Ну хорошо, он виноват во всем, сам виноват. Но точно так же бывает виноват солдат, воевавший в чужой стране, в неправильной войне, и вернувшийся калекой. Да, это была ошибка, и не надо было ввязываться, и я не должен был подчиняться, и пусть бы лучше меня расстреляли, чем я выполнял преступный приказ, да, да, сто раз да, но у меня нет ног, мне больно, я виноват, но мне больно, я остался один, и мне больно, больно, больно…
А искусства никакого нет! Вранье все это. Есть компания более или менее удачливых ребят, которые любят поздно ложиться и поздно вставать, не ходить на службу и при этом получать хорошие деньги. Вот и он из той же компании. Из менее удачливых. Из неудачливых совсем, и не надо утешаться каким-то там талантом. Талант – это и есть удача. В искусстве, в науке, вообще в жизни. Не родись красивым, родись счастливым. Кто смел, тот и съел. Пришла беда – отворяй ворота. У богатого прибавится, у бедного отнимется.

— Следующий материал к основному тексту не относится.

$ cat config.mk
export PLATFORM = sky130hd
export DESIGN_NAME = m65c02_irq_rqst_ctrl
export DESIGN_NICKNAME = d
export VERILOG_FILES = /design/src/rtl/m65c02_irq_rqst_ctrl.sv
export SDC_FILE = /design/constraint.sdc
export NUM_CORES = 1
export LEC_CHECK = 0
export BUFFER_PORTS_ARGS = -buffer_cell sky130_fd_sc_hd__buf_2
export CORE_UTILIZATION = 45
export CTS_CLUSTER_DIAMETER = 50
export DETAILED_ROUTE_END_ITERATION = 6
export PLACE_DENSITY = 0.7
export SLEW_MARGIN = 30
export SYNTH_ARGS = -nofsm -noshare
export SYNTH_HDL_FRONTEND = slang
export SYNTH_SLANG_ARGS = --single-unit
$ cat constraint.sdc
create_clock -name Clk -period 6.72 [get_ports Clk]
set_input_delay 2.016 -clock Clk [delete_from_list [all_inputs] [get_ports Clk]]
set_output_delay 2.016 -clock Clk [all_outputs]
set_load 0.01 [all_outputs]
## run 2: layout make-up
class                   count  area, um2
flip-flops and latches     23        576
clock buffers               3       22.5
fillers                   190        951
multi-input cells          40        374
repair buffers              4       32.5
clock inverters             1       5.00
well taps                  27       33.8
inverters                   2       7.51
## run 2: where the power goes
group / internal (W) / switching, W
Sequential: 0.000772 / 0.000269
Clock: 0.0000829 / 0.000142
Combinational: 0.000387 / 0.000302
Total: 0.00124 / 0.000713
File: config.mk
export PLATFORM = sky130hd
export DESIGN_NAME = flag_stack_reg
export DESIGN_NICKNAME = d
export VERILOG_FILES = /design/src/rtl/flag_stack_reg.sv
export SDC_FILE = /design/constraint.sdc
export NUM_CORES = 1
export LEC_CHECK = 0
export BUFFER_PORTS_ARGS = -buffer_cell sky130_fd_sc_hd__buf_4
export CORE_UTILIZATION = 52
export DETAILED_ROUTE_END_ITERATION = 10
export PLACE_DENSITY = 0.79
export SLEW_MARGIN = 20
export SYNTH_ARGS = -nofsm -noshare
export SYNTH_HDL_FRONTEND = slang
export SYNTH_SLANG_ARGS = --single-unit
File: constraint.sdc
create_clock -name clk -period 2.6 [get_ports clk]
set_input_delay 0 -clock clk [delete_from_list [all_inputs] [get_ports clk]]
set_output_delay 0 -clock clk [all_outputs]
set_load 0.01 [all_outputs]
File: src/rtl/flag_stack_reg.sv
// flag_stack_reg: processor-status flag register with a save/restore stack.
//
// Holds WIDTH flag bits that accept masked partial writes from the ALU and
// single-cycle set/clear strobes (clear wins over set). A DEPTH-entry stack
// lets the control FSM save r on interrupt/call entry (push) and restore it
// on return (pop). Overflow/underflow attempts raise sticky error flags.
//
// Ports:
//   clk      rising-edge clock
//   reset    asynchronous active-low reset
//   D_in     write data from ALU
//   wEnable  masked write strobe
//   wMask    per-bit write mask (1 = bit takes D_in)
//   setMask  bits forced to 1 this cycle
//   clrMask  bits forced to 0 this cycle (wins over setMask)
//   push     save current r onto stack
//   pop      restore r from top of stack (overrides write/set/clear)
//   err_clr  clear sticky error flags (a same-cycle error event wins)
//   r        current flag register
//   depth    number of occupied stack entries
//   full     depth == DEPTH
//   empty    depth == 0
//   err_ovf  sticky: push attempted while full
//   err_unf  sticky: pop attempted while empty
module flag_stack_reg #(
  parameter int unsigned      WIDTH     = 8,
  parameter int unsigned      DEPTH     = 4,
  parameter logic [WIDTH-1:0] RESET_VAL = '0
) (
  input  logic                         clk,
  input  logic                         reset,
  input  logic [WIDTH-1:0]             D_in,
  input  logic                         wEnable,
  input  logic [WIDTH-1:0]             wMask,
  input  logic [WIDTH-1:0]             setMask,
  input  logic [WIDTH-1:0]             clrMask,
  input  logic                         push,
  input  logic                         pop,
  input  logic                         err_clr,
  output logic [WIDTH-1:0]             r,
  output logic [$clog2(DEPTH+1)-1:0]   depth,
  output logic                         full,
  output logic                         empty,
  output logic                         err_ovf,
  output logic                         err_unf
);

  localparam int unsigned   DW   = $clog2(DEPTH + 1);
  localparam int unsigned   AW   = (DEPTH > 1) ? $clog2(DEPTH) : 1;
  localparam logic [DW-1:0] DMAX = DW'(DEPTH);

  logic [WIDTH-1:0] stack [DEPTH];

  logic             push_eff;
  logic             pop_eff;
  logic             ovf_evt;
  logic             unf_evt;
  logic [WIDTH-1:0] w_val;
  logic [WIDTH-1:0] upd_val;
  logic [WIDTH-1:0] r_next;
  logic [DW-1:0]    depth_next;
  logic [AW-1:0]    wr_idx;
  logic [AW-1:0]    rd_idx;

  always_comb begin
    push_eff   = push & ~pop & ~full;
    pop_eff    = pop & ~push & ~empty;
    ovf_evt    = push & ~pop & full;
    unf_evt    = pop & ~push & empty;

    // Indices are only used when the matching operation is effective,
    // so the truncation to AW bits never drops a set bit.
    wr_idx     = AW'(depth);
    rd_idx     = AW'(depth - DW'(1));

    w_val      = wEnable ? ((r & ~wMask) | (D_in & wMask)) : r;
    upd_val    = (w_val | setMask) & ~clrMask;
    r_next     = pop_eff ? stack[rd_idx] : upd_val;

    depth_next = depth;
    if (push_eff)
      depth_next = depth + DW'(1);
    else if (pop_eff)
      depth_next = depth - DW'(1);
  end

  // Stack storage carries no reset; it is only observable through a pop,
  // which requires a prior push after the last reset.
  always_ff @(posedge clk) begin
    if (push_eff)
      stack[wr_idx] <= r;
  end

  always_ff @(posedge clk or negedge reset) begin
    if (!reset) begin
      r       <= RESET_VAL;
      depth   <= '0;
      full    <= 1'b0;
      empty   <= 1'b1;
      err_ovf <= 1'b0;
      err_unf <= 1'b0;
    end else begin
      r       <= r_next;
      depth   <= depth_next;
      full    <= (depth_next == DMAX);
      empty   <= (depth_next == '0);
      err_ovf <= ovf_evt | (err_ovf & ~err_clr);
      err_unf <= unf_evt | (err_unf & ~err_clr);
    end
  end

endmodule
# Word level (Yosys, flattened, before mapping)
# Memories as Yosys holds them, arrays and structs flattened.
# Index checks and enable logic that the tools add are counted.
# word_totals
in_bits	38
ff_bits	15
elab_cells	39
ramBits	32
memories	1
# memory_table
memory	words	word_bits	read_ports	rd_ports_with_merged_regs	write_ports	line_no	text
stack	4	8	1	0	1	52	logic [WIDTH-1:0] stack [DEPTH];
# classes
addsub	2
muxes	6
n_eq_ne	1
reduce_logical	1
n_bitwise	22
# ops
operator	n
bitwise AND 8 bit	3
2-to-1 mux 8 bit	2
inverter 8 bit	2
bitwise OR 8 bit	2
bitwise AND 1 bit	8
2-to-1 mux 3 bit	2
inverter 1 bit	5
adder 3 x 1 -> 3 bit, second input constant	1
== test 3 bit, second input constant	1
zero test 3 bit	1
subtractor 3 x 1 -> 3 bit, second input constant	1
2-to-1 mux 1 bit	2
bitwise OR 1 bit	2

# Depth between registers and ports, before layout
# depth
word_depth	7
depth_mapped	8

# Worst setup path before layout
# Ideal clock, no wire load.
# synth_timing
path_type	flip-flop to flip-flop
start	reg depth[0]
end	reg full
path_slack_ps	483
setup_ps	132
path_stages_with_launch	8
arrival_time_ps	1985
path_buffers	2
required_time_ps	2468
path_cell_list	dfrtp_1 -> buf_2 -> inv_1 -> ha_1 -> clkbuf_1 -> o311a_1 -> o21ai_0 -> nor3b_2
# synth_between
elab_chain_cells	4
# synth_rtl
element	line_no	text
start: declaration	41	output logic [$clog2(DEPTH+1)-1:0] depth,
start signal: assignment	104	depth <= depth_next;
subtractor 3 x 1 -> 3 bit	84	depth_next = depth - DW'(1);
2-to-1 mux 3 bit	83	else if (pop_eff)
2-to-1 mux 3 bit *	81	if (push_eff)
net depth_next[1]	61	logic [DW-1:0] depth_next;
== test 3 bit *	105	full <= (depth_next == DMAX);
end signal: assignment	105	
end: declaration	42	output logic full,
# The timed path passes the listed nets; every way through them passes the cells marked *.

# Final worst setup path
# layout_timing
start	reg depth[1]
end	reg full
# The elaborated chain is that of the path after synthesis.

==> results.cfg <==
[yosys]
synth_commonest_cells = 32 x sky130_fd_sc_hd__edfxtp_1, 14 x sky130_fd_sc_hd__dfrtp_1, 9 x sky130_fd_sc_hd__nand2_1
synthDistinctLibCells = 25
synth_top_flop_cell = sky130_fd_sc_hd__edfxtp_1
async_reset_ff_frac = 0.3191
synth_nets = 167
syn-mean-instance-area_sq_um = 16.37
yosysMostFrequentCell = sky130_fd_sc_hd__edfxtp_1
ys_seq_area_frac = 0.6591
ys_seq_elements = 47
synth_top_area_cell = sky130_fd_sc_hd__edfxtp_1
syn_inst = 124
ys_warnings = 0
syn_area_sq_um = 2029
synth-edff-count = 32
synth_top_area_share = 0.4735
yosys-top-cells-area = sky130_fd_sc_hd__edfxtp_1 47%, sky130_fd_sc_hd__dfrtp_1 17%, sky130_fd_sc_hd__mux4_2 8.9%

[die]
die_width_um = 64.47
design.core.area_sq_um = 3689
row_count = 22
fp.dieH_um = 64.47
num_ports = 53
initial_core_util = 0.5502
fp.dieArea_sq_um = 4156

[cells_and_area]
drive_above_1_share = 0.3958
nets = 234
growth_of_design_area_from_synthesis_to_finish_pct = 32.31
antennaDiodeCount = 0

[drt]
post-route-drc-count = 0
antenna_violating_nets_remaining = 0
routed_via_density = 5.688
dr_total_vias = 1365
route.final.wire_length_um = 4179
drtPass1Iterations = 4
detailedRoute.firstIterationViolations = 48
routed_wire_length_per_instance_um = 17.41

[power_and_ir_drop]
fin_total_pwr_mw = 2.551
power.density_cell_area_nw_per_um2 = 950.0
worst_vdd_ir_mv = 0.6142
p_leak_nw = 1.060

[worst_hold_path]
holdPathStages = 3
worst_hold_startpoint = push
hold_path_class = input pin to flop
worstHoldEndpoint = err_ovf

[placement]
post-place-ws_ps = 625.4
place_hpwl_um = 2875
gpl.final_weighted_congestion = 0.7143
numPortBuffers = 52

[clock_network]
cts_max_level = 2
clk_pin_slew_ps = 80
tritoncts.num_buffers = 5
gates_resized_cts_repair = 0
cts.root.buffer_cell = sky130_fd_sc_hd__clkbuf_8
cts_buffer_depth = 2
worstSkewPairLatency_ps = 290
clock_sink_count = 47
cts_tree = done

[global_route]
grt_pass1_wl_um = 6755
number_of_global_route_vias_before_repair = 1428
initial_antenna_violation_count = 0
grt_total_ovfl = 0
global_route.usage.total = 0.2271
maximum_number_of_pins_on_one_net_before_global_route_repair = 17

[timing]
post-route-min-period_ps = 1959
setup-tns-final_ps = 0
grt_setup_unrepaired = no
fmaxAchievable_mhz = 510.6
final-max-slew-violation-count = 0
report.final.hold_viol_count = 0
maxSlewHeadroom = 0.6660
timing_worst_slew_pin_value_ps = 500.5
skew_ps = 6.432
final_ws_setup_ps = 641.5
final.period_utilization = 0.7533
setup_viol = 0

[run]
drv.max_cap_violation_count = 0

[worst_setup_path]
timing.rr.end = full
critPathCaptureType = flop
timing.critical_path.fanout_max = 10
cp_data_required_time_ps = 2770
crit_type = flop to flop
cp_data_arrival_time_ps = 2130
rr_startpoint = depth[1]
timing.reg2reg.worst_path_depth = 5
cp-start-kind = flop
reg2reg_setup_slack_ps = 640

[run_status]
run_status = complete, no violations
## worst max-delay path by stage
stage            end      from  slack (ps)
2_1_floorplan   full  depth[0]         480
3_3_place_gp    full  depth[1]         790
3_5_place_dp    full  depth[1]         630
4_1_cts         full  depth[1]         610
5_1_grt        empty  depth[1]         520
6_report        full  depth[1]         640
## cells in the final DEF (no fill, tap or decap), drive strengths merged, types with 2 or more instances in the layout
master        n
a21boi        8
a311oi        8
and2          5
buf          54
clkbuf        5
clkinv        2
dfrtp        14
dlygate4sd3  10
edfxtp       32
ha            5
inv           4
mux4          8
nand2         9
nand3b        2
nor3b         4
o21ai         4
o31ai         8
xnor2         2
## flip-flops by register name, indices dropped and copies added, names as in the netlist
signal   flops
depth        3
empty        1
err_ovf      1
err_unf      1
full         1
r            8
stack       32
## final cells by class
class / instances / area [sq um]
Tap cell: 48 / 60.06
Timing Repair Buffer: 64 / 505.5
Fill cell: 240 / 1003
Sequential cell: 47 / 1338
Inverter: 4 / 15.01
Multi-Input combinational cell: 69 / 659.4
Clock buffer: 5 / 68.82
Clock inverter: 3 / 38.79
## routing by layer
metal  vias up  global-route usage  wire (um)
li1        627                   -          -
met1       678              0.2845       1661
met2        56              0.3934       2239
met3         4             0.03169        235
met4         0              0.1000         43
met5         -                   0          0
## repair_timing
item,4_1_cts,5_1_grt
buffers inserted,0,0
hold buffers,10,0
hold endpoints to repair,25,0
## worst max-delay path: stages (launching register included)
cell and delay, ps:
sky130_fd_sc_hd__dfrtp_1 460, sky130_fd_sc_hd__inv_1 110, sky130_fd_sc_hd__ha_1 480, sky130_fd_sc_hd__o311a_1 350, sky130_fd_sc_hd__o21ai_0 350, sky130_fd_sc_hd__nor3b_2 80
## metrics by stage
stage / utilization / instance area (sq um) / instances / hold WS [ps]
2_1_floorplan: - / 2029 / 124 / -295.6
3_3_place_gp: 0.6716 / 2477 / 222 / -125.7
3_5_place_dp: 0.6716 / 2477 / 222 / -119.8
4_1_cts: 0.7280 / 2685 / 240 / 2.737
5_1_grt: 0.7280 / 2685 / 240 / 17.53
6_report: 0.7280 / 2685 / 240 / 13.21
## where the power goes
part           total, mW  leakage [nW]  internal, mW  switching, mW
registers           1.14         0.479          1.01          0.133
logic              0.898         0.525         0.475          0.423
clock network      0.509        0.0556         0.281          0.228
## cell families (layout without fill, tap and decap cells)
logic type	count (synthesis)	after routing	share of synthesized area
multiplexers	8	8	0.08878
buffers and inverters	8	76	0.01603
AND/OR/NAND/NOR	23	23	0.07213
XOR/XNOR	2	2	0.01603
adder cells (fa/ha/maj)	5	5	0.03083
AO/OA/AOI/OAI	31	31	0.1171
flip-flops	47	47	0.6591
(Power assumes the default switching activity.)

Например, Волковы и Тамара Дюфи, внучатая племянница французского наивного гения. Как они ее окрутили? Кажется, у жены Волкова были какие-то родственники во Франции. Или знакомые родственников, не станешь ведь расспрашивать. Это только Малашкин умел впрямую – кто, да как, да имя-фамилия-должность, и нельзя ли к этому делу приспособиться. Он так и говорил: «Ты, старик, я слышал, у такого-то заказ отрываешь, нельзя ли приспособиться? Старик, дай телефончик, не будь дерьмом беспамятным…» Но ведь правда, Малашкин в свое время тебе и деньги одалживал, и с ремонтом машины помогал, и ночевал ты у него, тебя кормили-поили, постель стелили, так что телефончик приходилось дать, и Малашкин, рассыпаясь в благодарностях, записывал номер. «Значит, я скажу, что от тебя?» – «От меня, от меня…» А через пару дней этот заказчик, на которого Саша выходил месяцами, с которым связаны были все надежды на ближайшие полгода, – через пару дней этот заказчик сидел на бездонном диване в малашкинской квартире, пил и закусывал, любовался на услужливо пододвинутые юные коленки, в общем – был лучшим другом прелестного Севы Малашкина.